Google can export the file as CSV, so I thought it should be reasonably easy to convert it to some sort of OrderedCollection. The question was how to do it? I played around with some methods for a while, and then decided to ask on the beginners' list. The reason I wanted help was that I had the feeling that I was still thinking in far too procedural manner.
Zulq was kind enough to offer this solution
I ususally do something like this:
(((FileStream readOnlyFileNamed: 'file.csv')
contentsOfEntireFile " read and close "
findTokens: String crlf) " split into lines "
reject: [:e | e isEmpty]) " lose empty lines "
collect: [:e | e findTokens: $,] " split into fields "
Regards,
Zulq.
Squeak is so powerful, it is just amazing. It also highlights that I am still nowhere near getting the OO thinking right. Ah well, time enough. However, when I dug into the CSV a bit more I realised that the solution wasn't complete.

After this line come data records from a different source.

<file path="src/rtl/thr_irq_combiner.sv">
`timescale 1ns/1ps
module thr_irq_combiner #(
  parameter int SAMPLE_W = 12,
  parameter int DATA_W   = 8,
  parameter int ADDR_W   = 2
) (
  input  logic                       clk,
  input  logic                       rst_n,
  input  logic                       sample_valid,
  input  logic signed [SAMPLE_W-1:0] x_sample,
  input  logic signed [SAMPLE_W-1:0] y_sample,
  input  logic signed [SAMPLE_W-1:0] z_sample,
  input  logic                       wr_en,
  input  logic                       rd_en,
  input  logic [ADDR_W-1:0]          addr,
  input  logic [DATA_W-1:0]          wdata,
  output logic [DATA_W-1:0]          rdata,
  output logic                       irq
);
  localparam int NUM_AX = 3;
  localparam int NUM_EV = 2 * NUM_AX;

  logic [7:0]               cfg_q;
  logic signed [DATA_W-1:0] thr_q;
  logic [NUM_EV-1:0]        flag_q;
  logic                     ia_q;

  logic signed [SAMPLE_W-1:0] thr_ext;
  logic signed [SAMPLE_W-1:0] smp [NUM_AX];
  logic [NUM_EV-1:0]          ev;
  logic [NUM_EV-1:0]          en;
  logic [NUM_EV-1:0]          hit;
  logic                       act;
  logic                       rd_src;

  assign thr_ext = SAMPLE_W'(thr_q);
  assign smp[0]  = x_sample;
  assign smp[1]  = y_sample;
  assign smp[2]  = z_sample;

  for (genvar a = 0; a < NUM_AX; a++) begin : g_axis
    assign ev[2*a+1] = smp[a] > thr_ext;
    assign ev[2*a]   = smp[a] < thr_ext;
  end

  assign en     = cfg_q[NUM_EV-1:0];
  assign hit    = ev & en;
  assign act    = cfg_q[7] ? ((en != '0) && (hit == en)) : (|hit);
  assign rd_src = rd_en && (addr == ADDR_W'(1));
  assign irq    = ia_q;

  always_ff @(posedge clk or negedge rst_n) begin
    if (!rst_n) begin
      cfg_q  <= '0;
      thr_q  <= '0;
      flag_q <= '0;
      ia_q   <= 1'b0;
    end else begin
      if (wr_en) begin
        if (addr == ADDR_W'(0)) cfg_q <= wdata[7:0];
        if (addr == ADDR_W'(2)) thr_q <= wdata;
      end
      if (sample_valid && !(cfg_q[6] && ia_q && !rd_src)) begin
        ia_q   <= act;
        flag_q <= hit;
      end else if (rd_src && cfg_q[6]) begin
        ia_q   <= 1'b0;
        flag_q <= '0;
      end
    end
  end

  always_comb begin
    rdata = '0;
    case (addr)
      ADDR_W'(0): rdata = DATA_W'(cfg_q);
      ADDR_W'(1): rdata = DATA_W'({1'b0, ia_q, flag_q});
      ADDR_W'(2): rdata = thr_q;
      default:    rdata = '0;
    endcase
  end
endmodule


</file>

The CSV spec covers the situations where:
- data fields don't contain embedded commas
- where they do
- where they contain double quotes
this is data,"so, is this"So the findToken solution wouldn't be quite correct because it would split the line at every comma.
I was pondering this for a while, largely thinking how to solve this in the most elegant way, when it dawned on me that probably I should find the point in the existing solution that would produce the new solution, and create the least disruption - maybe a new heuristic? It seemed to me that if I could subclass (or perhaps replace) the findToken routine, then I would have changed the least amount of code, and still solved the problem. I am not really using the Test Driven Development approach yet - don't understand how to do it at a practical level - but that should be my next move.
Time to write some code
3 comments:
I had this same problem not too long ago, that I detailed here. I wound up using a CSV parser that's available on SqueakSource.

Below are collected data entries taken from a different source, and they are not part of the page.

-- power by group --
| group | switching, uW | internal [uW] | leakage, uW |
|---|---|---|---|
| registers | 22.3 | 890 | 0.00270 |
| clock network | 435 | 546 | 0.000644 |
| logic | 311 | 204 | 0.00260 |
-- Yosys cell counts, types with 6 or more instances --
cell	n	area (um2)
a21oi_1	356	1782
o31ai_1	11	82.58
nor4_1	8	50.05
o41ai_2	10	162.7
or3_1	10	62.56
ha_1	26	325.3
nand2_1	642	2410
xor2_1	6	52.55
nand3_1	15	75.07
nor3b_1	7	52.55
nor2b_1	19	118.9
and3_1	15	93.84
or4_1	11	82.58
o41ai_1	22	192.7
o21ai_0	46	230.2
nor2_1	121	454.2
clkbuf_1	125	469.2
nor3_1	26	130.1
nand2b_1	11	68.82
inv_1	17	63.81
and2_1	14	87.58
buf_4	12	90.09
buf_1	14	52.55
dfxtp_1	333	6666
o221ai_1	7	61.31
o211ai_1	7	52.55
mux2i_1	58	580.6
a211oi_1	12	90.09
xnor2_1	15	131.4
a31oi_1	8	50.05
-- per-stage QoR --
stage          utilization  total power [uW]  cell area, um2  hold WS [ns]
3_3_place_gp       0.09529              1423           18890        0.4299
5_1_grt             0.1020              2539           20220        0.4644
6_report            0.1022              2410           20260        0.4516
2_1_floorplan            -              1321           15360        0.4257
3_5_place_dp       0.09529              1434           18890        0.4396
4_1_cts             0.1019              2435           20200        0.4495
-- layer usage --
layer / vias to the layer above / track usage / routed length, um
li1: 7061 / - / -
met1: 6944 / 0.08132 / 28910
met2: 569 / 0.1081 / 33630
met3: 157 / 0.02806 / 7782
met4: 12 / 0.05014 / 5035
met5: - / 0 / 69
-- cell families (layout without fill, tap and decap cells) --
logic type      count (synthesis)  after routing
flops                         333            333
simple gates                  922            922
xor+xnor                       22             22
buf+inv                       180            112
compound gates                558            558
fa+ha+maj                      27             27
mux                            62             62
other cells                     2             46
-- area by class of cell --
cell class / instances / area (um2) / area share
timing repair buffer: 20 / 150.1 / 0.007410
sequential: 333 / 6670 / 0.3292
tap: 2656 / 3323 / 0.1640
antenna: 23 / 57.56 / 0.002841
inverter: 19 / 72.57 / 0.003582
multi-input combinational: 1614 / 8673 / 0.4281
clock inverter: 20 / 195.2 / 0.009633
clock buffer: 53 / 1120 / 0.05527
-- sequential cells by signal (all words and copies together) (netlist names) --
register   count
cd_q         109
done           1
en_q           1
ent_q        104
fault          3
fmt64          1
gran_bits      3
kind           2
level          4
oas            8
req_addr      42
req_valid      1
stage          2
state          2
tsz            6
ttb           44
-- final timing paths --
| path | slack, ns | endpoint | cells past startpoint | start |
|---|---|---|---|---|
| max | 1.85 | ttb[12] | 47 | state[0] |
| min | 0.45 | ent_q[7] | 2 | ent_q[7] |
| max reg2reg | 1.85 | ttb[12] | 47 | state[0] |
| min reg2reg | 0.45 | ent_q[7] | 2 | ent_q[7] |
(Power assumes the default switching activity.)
**src/rtl/chardisp_pkg.sv**
```systemverilog
package chardisp_pkg;

    typedef enum logic [2:0] {
        OP_CLEAR   = 3'd0,
        OP_HOME    = 3'd1,
        OP_ENTRY   = 3'd2,
        OP_DISPCTL = 3'd3,
        OP_FUNC    = 3'd4,
        OP_CURSOR  = 3'd5,
        OP_GLYPH   = 3'd6,
        OP_CHAR    = 3'd7
    } op_e;

    // One bus write: register select, byte, and whether it needs the long wait.
    typedef struct packed {
        logic       rs;
        logic [7:0] data;
        logic       slow;
    } bus_item_t;

    localparam int BOOT_LEN = 4;

    function automatic bus_item_t encode_cmd(input op_e op, input logic [7:0] arg);
        bus_item_t r;
        r = '0;
        case (op)
            OP_CLEAR:   begin r.data = 8'h01; r.slow = 1'b1; end
            OP_HOME:    begin r.data = 8'h02; r.slow = 1'b1; end
            OP_ENTRY:   r.data = {6'b000001, arg[1:0]};
            OP_DISPCTL: r.data = {5'b00001, arg[2:0]};
            OP_FUNC:    r.data = {3'b001, arg[2:0], 2'b00};
            OP_CURSOR:  r.data = {1'b1, arg[6:0]};
            OP_GLYPH:   r.data = {2'b01, arg[5:0]};
            default:    begin r.rs = 1'b1; r.data = arg; end
        endcase
        return r;
    endfunction

    // Start-up configuration: 8-bit, 2 lines, 5x8; display on; clear; increment.
    function automatic bus_item_t boot_item(input logic [1:0] idx);
        case (idx)
            2'd0:    return encode_cmd(OP_FUNC, 8'h06);
            2'd1:    return encode_cmd(OP_DISPCTL, 8'h04);
            2'd2:    return encode_cmd(OP_CLEAR, 8'h00);
            default: return encode_cmd(OP_ENTRY, 8'h02);
        endcase
    endfunction

endpackage

```
**src/rtl/chardisp_wait.sv**
```systemverilog
module chardisp_wait #(
    parameter int W = 19
) (
    input  logic         clk,
    input  logic         rst,
    input  logic         load,
    input  logic [W-1:0] load_val,
    output logic         expired
);
    logic [W-1:0] cnt_d, cnt_q;

    always_comb begin
        cnt_d = cnt_q;
        if (load)
            cnt_d = load_val;
        else if (cnt_q != '0)
            cnt_d = cnt_q - 1'b1;
    end

    always_ff @(posedge clk) begin
        if (rst) cnt_q <= '0;
        else     cnt_q <= cnt_d;
    end

    assign expired = (cnt_q == '0);

    assert_counts_down_R5: assert property (@(posedge clk) disable iff (rst)
        ($past(cnt_q) != '0 && !$past(load)) |-> (cnt_q == $past(cnt_q) - 1'b1));

endmodule

```
**src/rtl/chardisp_strobe.sv**
```systemverilog
module chardisp_strobe #(
    parameter int T_SETUP = 4,
    parameter int T_PULSE = 60,
    parameter int T_HOLD  = 4
) (
    input  logic       clk,
    input  logic       rst,
    input  logic       start,
    input  logic       start_rs,
    input  logic       start_rw,
    input  logic [7:0] start_data,
    output logic       done,
    output logic       rd_busy,
    output logic       bus_e,
    output logic       bus_rs,
    output logic       bus_rw,
    output logic [7:0] bus_dq_out,
    output logic       bus_dq_oe,
    input  logic       bus_busy_in
);
    localparam int TMAX = (T_SETUP > T_PULSE) ?
                          ((T_SETUP > T_HOLD) ? T_SETUP : T_HOLD) :
                          ((T_PULSE > T_HOLD) ? T_PULSE : T_HOLD);
    localparam int CW = $clog2(TMAX + 1);
    localparam int LW = $clog2(T_PULSE + 2);

    typedef enum logic [1:0] {P_IDLE, P_SETUP, P_PULSE, P_HOLD} phase_e;

    typedef struct packed {
        phase_e        phase;
        logic [CW-1:0] cnt;
        logic          rs;
        logic          rw;
        logic [7:0]    dat;
        logic          done;
        logic          rd;
    } strb_t;

    strb_t st_d, st_q;

    always_comb begin
        st_d      = st_q;
        st_d.done = 1'b0;
        case (st_q.phase)
            P_IDLE: begin
                if (start) begin
                    st_d.phase = P_SETUP;
                    st_d.cnt   = CW'(T_SETUP - 1);
                    st_d.rs    = start_rs;
                    st_d.rw    = start_rw;
                    st_d.dat   = start_data;
                end
            end
            P_SETUP: begin
                if (st_q.cnt == '0) begin
                    st_d.phase = P_PULSE;
                    st_d.cnt   = CW'(T_PULSE - 1);
                end else begin
                    st_d.cnt = st_q.cnt - 1'b1;
                end
            end
            P_PULSE: begin
                if (st_q.cnt == '0) begin
                    st_d.rd    = bus_busy_in;
                    st_d.phase = P_HOLD;
                    st_d.cnt   = CW'(T_HOLD - 1);
                end else begin
                    st_d.cnt = st_q.cnt - 1'b1;
                end
            end
            default: begin
                if (st_q.cnt == '0) begin
                    st_d.phase = P_IDLE;
                    st_d.done  = 1'b1;
                end else begin
                    st_d.cnt = st_q.cnt - 1'b1;
                end
            end
        endcase
    end

    always_ff @(posedge clk) begin
        if (rst) st_q <= '{phase: P_IDLE, default: '0};
        else     st_q <= st_d;
    end

    logic active;
    assign active     = (st_q.phase != P_IDLE);
    assign bus_e      = (st_q.phase == P_PULSE);
    assign bus_rs     = active & st_q.rs;
    assign bus_rw     = active & st_q.rw;
    assign bus_dq_out = active ? st_q.dat : 8'h00;
    assign bus_dq_oe  = active & ~st_q.rw;
    assign done       = st_q.done;
    assign rd_busy    = st_q.rd;

    // Checker-only pulse length counter.
    logic [LW-1:0] elen_q;
    always_ff @(posedge clk) begin
        if (rst)                         elen_q <= '0;
        else if (!bus_e)                 elen_q <= '0;
        else if (elen_q != {LW{1'b1}})   elen_q <= elen_q + 1'b1;
    end

    assert_pulse_len_R4: assert property (@(posedge clk) disable iff (rst)
        $fell(bus_e) |-> (elen_q == LW'(T_PULSE)));

    assert_fields_hold_R4: assert property (@(posedge clk) disable iff (rst)
        (active && $past(active)) |-> $stable({bus_rs, bus_rw, bus_dq_out, bus_dq_oe}));

endmodule

```
**src/rtl/chardisp_seq.sv**
```systemverilog
module chardisp_seq
    import chardisp_pkg::*;
#(
    parameter bit USE_POLL       = 1'b1,
    parameter int T_SETUP        = 4,
    parameter int T_PULSE        = 60,
    parameter int T_HOLD         = 4,
    parameter int SHORT_WAIT_CYC = 9500,
    parameter int LONG_WAIT_CYC  = 380000
) (
    input  logic       clk,
    input  logic       rst,
    input  logic       cmd_valid,
    output logic       cmd_ready,
    input  logic [2:0] cmd_op,
    input  logic [7:0] cmd_arg,
    output logic       disp_rs,
    output logic       disp_rw,
    output logic       disp_e,
    output logic [7:0] disp_dq_o,
    output logic       disp_dq_oe,
    input  logic       disp_busy_i
);
    localparam int TW = $clog2(LONG_WAIT_CYC + 1);
    localparam int BW = $clog2(BOOT_LEN);

    typedef enum logic [2:0] {S_ISSUE, S_WRITE, S_POLL_GO, S_POLL, S_TIMER, S_IDLE} st_e;

    typedef struct packed {
        st_e       st;
        logic [BW-1:0] boot_idx;
        logic      booted;
        bus_item_t cur;
        logic      busy_pend;
        logic      last_slow;
        logic [TW-1:0] gap;
    } seq_t;

    seq_t sq_d, sq_q;

    logic          wr_go, rd_go, fin;
    logic          tmr_load, tmr_expired;
    logic [TW-1:0] tmr_val;
    logic          strb_done, strb_busy;

    always_comb begin
        sq_d     = sq_q;
        wr_go    = 1'b0;
        rd_go    = 1'b0;
        fin      = 1'b0;
        tmr_load = 1'b0;
        tmr_val  = '0;
        case (sq_q.st)
            S_ISSUE: begin
                wr_go    = 1'b1;
                sq_d.st  = S_WRITE;
            end
            S_WRITE: begin
                if (strb_done) begin
                    sq_d.last_slow = sq_q.cur.slow;
                    sq_d.busy_pend = 1'b1;
                    if (USE_POLL) begin
                        sq_d.st = S_POLL_GO;
                    end else begin
                        tmr_load = 1'b1;
                        tmr_val  = sq_q.cur.slow ? TW'(LONG_WAIT_CYC) : TW'(SHORT_WAIT_CYC);
                        sq_d.st  = S_TIMER;
                    end
                end
            end
            S_POLL_GO: begin
                rd_go   = 1'b1;
                sq_d.st = S_POLL;
            end
            S_POLL: begin
                if (strb_done) begin
                    if (strb_busy) begin
                        sq_d.st = S_POLL_GO;
                    end else begin
                        sq_d.busy_pend = 1'b0;
                        fin            = 1'b1;
                    end
                end
            end
            S_TIMER: begin
                if (tmr_expired) begin
                    sq_d.busy_pend = 1'b0;
                    fin            = 1'b1;
                end
            end
            default: begin
                if (cmd_valid) begin
                    sq_d.cur = encode_cmd(op_e'(cmd_op), cmd_arg);
                    sq_d.st  = S_ISSUE;
                end
            end
        endcase

        if (fin) begin
            if (sq_q.booted) begin
                sq_d.st = S_IDLE;
            end else if (sq_q.boot_idx == BW'(BOOT_LEN - 1)) begin
                sq_d.booted = 1'b1;
                sq_d.st     = S_IDLE;
            end else begin
                sq_d.boot_idx = sq_q.boot_idx + 1'b1;
                sq_d.cur      = boot_item(sq_q.boot_idx + 1'b1);
                sq_d.st       = S_ISSUE;
            end
        end

        // Checker-only idle-gap counter, saturating.
        if (disp_e)
            sq_d.gap = '0;
        else if (sq_q.gap != TW'(LONG_WAIT_CYC))
            sq_d.gap = sq_q.gap + 1'b1;
    end

    always_ff @(posedge clk) begin
        if (rst) begin
            sq_q           <= '0;
            sq_q.st        <= S_ISSUE;
            sq_q.cur       <= boot_item('0);
            sq_q.gap       <= TW'(LONG_WAIT_CYC);
        end else begin
            sq_q <= sq_d;
        end
    end

    assign cmd_ready = (sq_q.st == S_IDLE);

    chardisp_strobe #(
        .T_SETUP (T_SETUP),
        .T_PULSE (T_PULSE),
        .T_HOLD  (T_HOLD)
    ) u_strobe (
        .clk         (clk),
        .rst         (rst),
        .start       (wr_go | rd_go),
        .start_rs    (wr_go & sq_q.cur.rs),
        .start_rw    (rd_go),
        .start_data  (sq_q.cur.data),
        .done        (strb_done),
        .rd_busy     (strb_busy),
        .bus_e       (disp_e),
        .bus_rs      (disp_rs),
        .bus_rw      (disp_rw),
        .bus_dq_out  (disp_dq_o),
        .bus_dq_oe   (disp_dq_oe),
        .bus_busy_in (disp_busy_i)
    );

    chardisp_wait #(.W(TW)) u_wait (
        .clk      (clk),
        .rst      (rst),
        .load     (tmr_load),
        .load_val (tmr_val),
        .expired  (tmr_expired)
    );

    assert_long_gap_R5: assert property (@(posedge clk) disable iff (rst)
        (!USE_POLL && $rose(disp_e) && sq_q.last_slow) |-> (sq_q.gap >= TW'(LONG_WAIT_CYC)));

    assert_short_gap_R6: assert property (@(posedge clk) disable iff (rst)
        (!USE_POLL && $rose(disp_e)) |-> (sq_q.gap >= TW'(SHORT_WAIT_CYC)));

    assert_poll_clear_R7: assert property (@(posedge clk) disable iff (rst)
        (USE_POLL && $rose(disp_e) && !disp_rw) |-> !sq_q.busy_pend);

    assert_ready_drops_R8: assert property (@(posedge clk) disable iff (rst)
        (cmd_valid && cmd_ready) |=> !cmd_ready);

    assert_ready_quiet_R8: assert property (@(posedge clk) disable iff (rst)
        cmd_ready |-> (!disp_e && !disp_dq_oe));

    assert_no_read_timed_R9: assert property (@(posedge clk) disable iff (rst)
        (!USE_POLL && disp_e) |-> !disp_rw);

endmodule

```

Doh! I was looking in the wrong place. I went to Squeakmap. Squeak source seems much better. Thanks very much for your suggestion.
Avi Bryant's CSV Parser seems to work very well. I got some way with my code, and learnt a lot about string manipulation. However, I have now realised that parsing CSV is quite fiddly, so I will put that part to one side, and get on with the rest of the project - now that I can use a canned solution.